For the data below, say how many lines contain "configuration". Only the number should be given.
+===+
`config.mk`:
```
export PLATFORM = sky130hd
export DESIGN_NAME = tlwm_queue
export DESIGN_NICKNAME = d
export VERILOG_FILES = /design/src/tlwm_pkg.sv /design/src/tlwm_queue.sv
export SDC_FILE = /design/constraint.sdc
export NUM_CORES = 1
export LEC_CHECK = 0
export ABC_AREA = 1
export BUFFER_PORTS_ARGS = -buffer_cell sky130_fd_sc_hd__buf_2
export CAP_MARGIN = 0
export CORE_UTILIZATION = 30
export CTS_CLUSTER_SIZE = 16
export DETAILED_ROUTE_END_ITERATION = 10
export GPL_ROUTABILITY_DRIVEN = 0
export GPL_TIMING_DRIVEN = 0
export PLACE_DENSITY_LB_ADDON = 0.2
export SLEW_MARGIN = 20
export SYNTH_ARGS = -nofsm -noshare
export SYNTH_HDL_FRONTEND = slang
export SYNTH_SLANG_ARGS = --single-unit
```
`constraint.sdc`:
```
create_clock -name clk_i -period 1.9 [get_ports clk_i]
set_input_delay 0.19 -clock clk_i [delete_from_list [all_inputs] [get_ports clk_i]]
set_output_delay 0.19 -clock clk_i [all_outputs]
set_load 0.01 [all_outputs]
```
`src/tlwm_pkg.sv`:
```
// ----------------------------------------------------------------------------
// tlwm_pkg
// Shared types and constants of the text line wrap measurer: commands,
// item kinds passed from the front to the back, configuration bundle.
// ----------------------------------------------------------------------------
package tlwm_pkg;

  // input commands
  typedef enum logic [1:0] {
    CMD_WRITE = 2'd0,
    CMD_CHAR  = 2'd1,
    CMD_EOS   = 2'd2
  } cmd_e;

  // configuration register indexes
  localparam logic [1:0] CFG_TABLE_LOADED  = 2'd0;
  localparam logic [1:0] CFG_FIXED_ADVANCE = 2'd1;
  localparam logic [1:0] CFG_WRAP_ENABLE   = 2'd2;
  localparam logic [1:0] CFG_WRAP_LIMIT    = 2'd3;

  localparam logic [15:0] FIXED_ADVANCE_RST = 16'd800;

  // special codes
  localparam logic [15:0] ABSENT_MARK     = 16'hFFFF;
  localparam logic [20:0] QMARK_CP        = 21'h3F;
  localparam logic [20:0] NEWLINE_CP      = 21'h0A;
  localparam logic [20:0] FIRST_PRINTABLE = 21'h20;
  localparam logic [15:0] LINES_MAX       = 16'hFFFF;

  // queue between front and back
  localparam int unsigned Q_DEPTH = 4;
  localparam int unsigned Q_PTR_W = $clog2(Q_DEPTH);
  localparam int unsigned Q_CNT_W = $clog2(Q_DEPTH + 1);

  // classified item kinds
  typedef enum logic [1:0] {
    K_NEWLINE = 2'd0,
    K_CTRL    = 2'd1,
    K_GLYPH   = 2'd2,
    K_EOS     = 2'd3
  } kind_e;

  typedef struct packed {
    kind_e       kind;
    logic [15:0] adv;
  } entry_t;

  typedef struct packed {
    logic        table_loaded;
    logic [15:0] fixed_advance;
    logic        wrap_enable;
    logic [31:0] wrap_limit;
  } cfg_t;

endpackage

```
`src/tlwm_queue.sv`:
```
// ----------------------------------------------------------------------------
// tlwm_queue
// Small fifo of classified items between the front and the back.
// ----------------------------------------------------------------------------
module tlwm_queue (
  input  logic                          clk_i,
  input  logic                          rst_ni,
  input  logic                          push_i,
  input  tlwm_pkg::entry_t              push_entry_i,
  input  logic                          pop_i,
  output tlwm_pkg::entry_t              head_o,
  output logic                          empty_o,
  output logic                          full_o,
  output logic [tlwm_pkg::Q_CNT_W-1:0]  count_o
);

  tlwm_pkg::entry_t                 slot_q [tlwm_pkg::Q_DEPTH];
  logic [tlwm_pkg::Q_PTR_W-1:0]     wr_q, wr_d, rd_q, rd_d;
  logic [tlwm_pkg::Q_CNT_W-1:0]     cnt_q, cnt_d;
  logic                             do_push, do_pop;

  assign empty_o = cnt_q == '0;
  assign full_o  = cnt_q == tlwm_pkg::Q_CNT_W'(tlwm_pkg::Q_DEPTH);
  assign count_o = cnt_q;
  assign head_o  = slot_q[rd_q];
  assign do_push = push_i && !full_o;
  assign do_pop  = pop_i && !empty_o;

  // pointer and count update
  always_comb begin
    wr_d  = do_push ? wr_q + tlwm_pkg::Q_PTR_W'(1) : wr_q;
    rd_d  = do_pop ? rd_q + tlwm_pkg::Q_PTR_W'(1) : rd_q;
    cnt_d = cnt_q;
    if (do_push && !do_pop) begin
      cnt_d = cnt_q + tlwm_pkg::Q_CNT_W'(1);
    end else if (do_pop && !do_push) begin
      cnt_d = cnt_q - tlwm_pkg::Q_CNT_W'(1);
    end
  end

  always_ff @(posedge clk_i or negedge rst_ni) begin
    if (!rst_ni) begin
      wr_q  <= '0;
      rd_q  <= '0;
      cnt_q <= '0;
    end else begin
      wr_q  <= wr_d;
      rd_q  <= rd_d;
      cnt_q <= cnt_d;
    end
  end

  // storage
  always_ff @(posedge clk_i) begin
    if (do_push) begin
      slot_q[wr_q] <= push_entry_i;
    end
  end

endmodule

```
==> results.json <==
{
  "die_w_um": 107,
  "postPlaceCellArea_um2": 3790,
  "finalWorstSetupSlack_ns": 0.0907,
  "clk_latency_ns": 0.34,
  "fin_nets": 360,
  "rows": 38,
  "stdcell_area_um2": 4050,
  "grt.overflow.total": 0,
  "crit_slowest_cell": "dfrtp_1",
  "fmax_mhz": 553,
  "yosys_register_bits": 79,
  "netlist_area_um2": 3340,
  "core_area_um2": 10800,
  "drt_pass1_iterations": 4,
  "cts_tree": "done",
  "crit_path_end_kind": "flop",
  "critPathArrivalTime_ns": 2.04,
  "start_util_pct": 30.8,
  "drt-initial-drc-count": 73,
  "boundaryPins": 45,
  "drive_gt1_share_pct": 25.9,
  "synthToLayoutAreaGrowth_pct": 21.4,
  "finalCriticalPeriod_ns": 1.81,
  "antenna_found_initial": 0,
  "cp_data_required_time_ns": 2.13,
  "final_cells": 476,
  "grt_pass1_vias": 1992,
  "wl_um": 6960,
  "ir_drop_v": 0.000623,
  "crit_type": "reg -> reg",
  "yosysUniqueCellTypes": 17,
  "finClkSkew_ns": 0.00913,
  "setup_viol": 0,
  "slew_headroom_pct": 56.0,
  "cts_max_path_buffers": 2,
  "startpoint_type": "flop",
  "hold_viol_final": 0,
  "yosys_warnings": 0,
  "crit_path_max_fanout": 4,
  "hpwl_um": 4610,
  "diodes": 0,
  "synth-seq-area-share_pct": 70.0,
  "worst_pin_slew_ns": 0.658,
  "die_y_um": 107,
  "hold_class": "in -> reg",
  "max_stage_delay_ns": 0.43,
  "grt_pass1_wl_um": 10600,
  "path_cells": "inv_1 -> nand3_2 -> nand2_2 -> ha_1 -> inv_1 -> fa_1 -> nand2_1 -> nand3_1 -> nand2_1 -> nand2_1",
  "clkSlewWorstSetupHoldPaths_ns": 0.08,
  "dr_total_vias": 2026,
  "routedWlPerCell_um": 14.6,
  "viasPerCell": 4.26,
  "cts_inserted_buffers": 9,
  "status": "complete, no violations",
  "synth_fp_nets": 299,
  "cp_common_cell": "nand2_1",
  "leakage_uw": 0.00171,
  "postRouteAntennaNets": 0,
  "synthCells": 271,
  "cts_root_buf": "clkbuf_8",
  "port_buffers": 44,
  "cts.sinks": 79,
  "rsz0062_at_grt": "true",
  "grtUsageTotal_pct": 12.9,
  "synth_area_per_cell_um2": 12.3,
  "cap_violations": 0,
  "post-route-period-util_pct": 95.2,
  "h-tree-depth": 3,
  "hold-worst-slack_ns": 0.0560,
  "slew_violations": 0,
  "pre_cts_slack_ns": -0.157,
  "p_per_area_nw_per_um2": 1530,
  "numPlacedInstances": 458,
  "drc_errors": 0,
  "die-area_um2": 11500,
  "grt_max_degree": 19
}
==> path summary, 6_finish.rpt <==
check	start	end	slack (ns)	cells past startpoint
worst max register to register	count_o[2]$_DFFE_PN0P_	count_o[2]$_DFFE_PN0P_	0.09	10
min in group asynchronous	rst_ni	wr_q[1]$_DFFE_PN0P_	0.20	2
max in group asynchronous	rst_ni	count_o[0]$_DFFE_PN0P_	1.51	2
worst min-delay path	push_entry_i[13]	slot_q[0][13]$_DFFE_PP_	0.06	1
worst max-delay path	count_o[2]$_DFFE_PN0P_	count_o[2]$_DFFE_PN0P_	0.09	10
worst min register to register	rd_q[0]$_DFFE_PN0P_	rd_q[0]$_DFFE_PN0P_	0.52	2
+===+
◆ RESPONSE BOX
2